🤖 AI Summary
This work addresses the challenges of feature incompleteness and partial label annotation commonly encountered in multi-view multi-label learning, which significantly hinder model performance. To tackle these issues, the authors propose an adaptive decoupled representation learning framework that achieves robust view completion through neighborhood-aware cross-modal feature propagation and random masking-based reconstruction. The method explicitly models dependencies among label distributions to refine predictions, while incorporating mutual information constraints to enhance consistency of shared representations and suppress view redundancy. Furthermore, it integrates a prototype-guided pseudo-label space with view-specific feature selection to enable discriminative view fusion. Extensive experiments on multiple public benchmarks and real-world scenarios demonstrate that the proposed approach substantially outperforms existing state-of-the-art methods, confirming its effectiveness and superiority in handling incomplete multi-view multi-label data.
📝 Abstract
Multi-view multi-label learning frequently suffers from simultaneous feature absence and incomplete annotations, due to challenges in data acquisition and cost-intensive supervision. To tackle the complex yet highly practical problem while overcoming the existing limitations of feature recovery, representation disentanglement, and label semantics modeling, we propose an Adaptive Disentangled Representation Learning method (ADRL).

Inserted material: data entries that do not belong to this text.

From an optimization exercise on the open Yosys and OpenROAD flow, aimed at small area, a short achievable clock period and few clock cycles; shortcuts taken in it are not production practice. The RTL was checked by simulation tests, not by an equivalence proof against the original design.

==> run B: inputs <==
==> flow/design.v <==
`default_nettype none
package shell_pkg;
    localparam int ADDR_W     = 20;
    localparam int DATA_W     = 32;
    localparam int STRB_W     = DATA_W / 8;
    localparam int N_IRQ      = 16;
    localparam int MGMT_OFS_W = 16;
    localparam logic [ADDR_W-1:0] REGION0_BASE = 20'h0_0000;
    localparam logic [ADDR_W-1:0] REGION0_MASK = 20'hC_0000;
    localparam logic [ADDR_W-1:0] REGION1_BASE = 20'h4_0000;
    localparam logic [ADDR_W-1:0] REGION1_MASK = 20'hF_0000;
    localparam logic [ADDR_W-1:0] REGION2_BASE = 20'h5_0000;
    localparam logic [ADDR_W-1:0] REGION2_MASK = 20'hF_0000;
    localparam logic [MGMT_OFS_W-1:0] FW_CTRL_OFS    = 16'h0000;
    localparam logic [MGMT_OFS_W-1:0] FW_BLOCKED_OFS = 16'h0004;
    localparam int EMU_NREGS      = 16;
    localparam int EMU_IRQ_IDX    = 0;
    localparam int EMU_FINISH_IDX = 1;
    typedef enum logic [1:0] {
        RESP_OKAY   = 2'd0,
        RESP_SLVERR = 2'd2,
        RESP_DECERR = 2'd3
    } axil_resp_e;
    typedef enum logic [1:0] {
        REG_EMU,
        REG_CLKGEN,
        REG_MGMT,
        REG_NONE
    } region_e;
    typedef enum logic [1:0] {
        ST_IDLE,
        ST_REQ,
        ST_WAIT,
        ST_RESP
    } xact_state_e;
    typedef struct packed {
        logic [ADDR_W-1:0] addr;
        logic              write;
        logic [DATA_W-1:0] wdata;
        logic [STRB_W-1:0] wstrb;
    } axil_req_t;
    typedef struct packed {
        logic [DATA_W-1:0] rdata;
        axil_resp_e        resp;
    } axil_rsp_t;
endpackage
`default_nettype wire
`default_nettype none
module shell_top (
    input  logic        aclk,
    input  logic        aresetn,
    input  logic        req_valid_i,
    input  logic [56:0] req_i,
    output logic        req_ready_o,
    output logic        rsp_valid_o,
    output logic [33:0] rsp_o,
    input  logic        rsp_ready_i,
    output logic [15:0] irq_o,
    output logic        finish_o
);
    logic [19:0] addr;
    logic        wr;
    logic [31:0] wdata;
    logic [3:0]  wstrb;
    logic [3:0]  idx;
    assign addr  = req_i[56:37];
    assign wr    = req_i[36];
    assign wdata = req_i[35:4];
    assign wstrb = req_i[3:0];
    assign idx   = addr[5:2];
    logic        rsp_valid_q;
    logic        rsp_idle_q;     
    logic        rsp_free;       
    logic [33:0] rsp_q;
    logic        decouple_q;
    logic [31:0] blocked_cnt_q;
    logic        blocked_inc_q;
    logic [31:0] blocked_cnt;    
    logic [31:0] rd_val;         
    logic        accept;
    logic        in_emu, in_mgmt, ofs_ctrl, ofs_blk;
    logic        emu_ok, emu_blk;
    logic [33:0] rsp_d;
    assign in_emu   = (addr[19:18] == 2'b00);
    assign in_mgmt  = (addr[19:16] == 4'h5);
    assign ofs_ctrl = in_mgmt && (addr[15:0] == 16'h0000);
    assign ofs_blk  = in_mgmt && (addr[15:0] == 16'h0004);
    assign emu_ok   = in_emu && !decouple_q;
    assign emu_blk  = in_emu && decouple_q;
    assign req_ready_o = rsp_idle_q || rsp_ready_i;
    assign rsp_free    = !rsp_valid_q || rsp_ready_i;
    assign accept      = req_valid_i && rsp_free;
    assign rsp_valid_o = rsp_valid_q;
    assign rsp_o       = rsp_q;
    always_comb begin
        if (emu_ok)
            rsp_d = {rd_val, shell_pkg::RESP_OKAY};
        else if (ofs_ctrl)
            rsp_d = {31'b0, decouple_q, shell_pkg::RESP_OKAY};
        else if (ofs_blk)
            rsp_d = {blocked_cnt, shell_pkg::RESP_OKAY};
        else if (emu_blk || in_mgmt)
            rsp_d = {32'b0, shell_pkg::RESP_SLVERR};
        else
            rsp_d = {32'b0, shell_pkg::RESP_DECERR};
    end
    always_ff @(posedge aclk or negedge aresetn) begin
        if (!aresetn) begin
            rsp_valid_q <= 1'b0;
            rsp_idle_q  <= 1'b1;
        end else if (rsp_free) begin
            rsp_valid_q <= req_valid_i;
            rsp_idle_q  <= !req_valid_i;
        end
    end
    always_ff @(posedge aclk) begin
        if (rsp_free)
            rsp_q <= rsp_d;
    end
    assign blocked_cnt = blocked_cnt_q + {31'b0, blocked_inc_q};
    always_ff @(posedge aclk or negedge aresetn) begin
        if (!aresetn) begin
            decouple_q    <= 1'b0;
            blocked_inc_q <= 1'b0;
            blocked_cnt_q <= '0;
        end else begin
            if (accept && ofs_ctrl && wr && wstrb[0])
                decouple_q <= wdata[0];
            blocked_inc_q <= accept && emu_blk;
            blocked_cnt_q <= blocked_cnt;
        end
    end
    localparam logic [31:0] HARD0 = 32'h0000_FFFF;   
    localparam logic [31:0] HARD1 = 32'h0000_0001;   
    logic [15:0] vld_q;
    logic [31:0] dat_q [16];
    logic [31:0] wmask;
    logic [31:0] wval;
    logic        wr_en;
    for (genvar b = 0; b < 4; b++) begin : g_mask
        assign wmask[8*b +: 8] = {8{wstrb[b]}};
    end
    assign wval  = wdata & wmask;
    assign wr_en = accept && emu_ok && wr;
    always_ff @(posedge aclk or negedge aresetn) begin
        if (!aresetn)
            vld_q <= '0;
        else if (wr_en)
            vld_q[idx] <= 1'b1;
    end
    for (genvar i = 0; i < 16; i++) begin : g_reg
        for (genvar k = 0; k < 32; k++) begin : g_bit
            if ((i == 0 && HARD0[k]) || (i == 1 && HARD1[k])) begin : g_hard
                always_ff @(posedge aclk or negedge aresetn) begin
                    if (!aresetn)
                        dat_q[i][k] <= 1'b0;
                    else if (wr_en && idx == i && wstrb[k/8])
                        dat_q[i][k] <= wdata[k];
                end
            end else begin : g_soft
                always_ff @(posedge aclk) begin
                    if (wr_en && idx == i && (wstrb[k/8] || !vld_q[i]))
                        dat_q[i][k] <= wval[k];
                end
            end
        end
    end
    logic [15:0] vld_b0, vld_lo;
    assign vld_b0 = vld_q | 16'h0003;
    assign vld_lo = vld_q | 16'h0001;
    assign rd_val = dat_q[idx] & {{16{vld_q[idx]}}, {15{vld_lo[idx]}}, vld_b0[idx]};
    assign irq_o    = dat_q[0][15:0];
    assign finish_o = dat_q[1][0];
endmodule
`default_nettype wire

ADRL achieves robust view completion by propagating feature-level affinity across modalities with neighborhood awareness, and reinforces reconstruction effectiveness by leveraging a stochastic masking strategy. Through disseminating category-level association across label distributions, ADRL refines distribution parameters for capturing interdependent label prototypes. Besides, we formulate a mutual-information-based objective to promote consistency among shared representations and suppress information overlap between view-specific representation and other modalities. Theoretically, we derive the tractable bounds to train the dual-channel network. Moreover, ADRL performs prototype-specific feature selection by enabling independent interactions between label embeddings and view representations, accompanied by the generation of pseudo-labels for each category. The structural characteristics of the pseudo-label space are then exploited to guide a discriminative trade-off during view fusion. Finally, extensive experiments on public datasets and real-world applications demonstrate the superior performance of ADRL.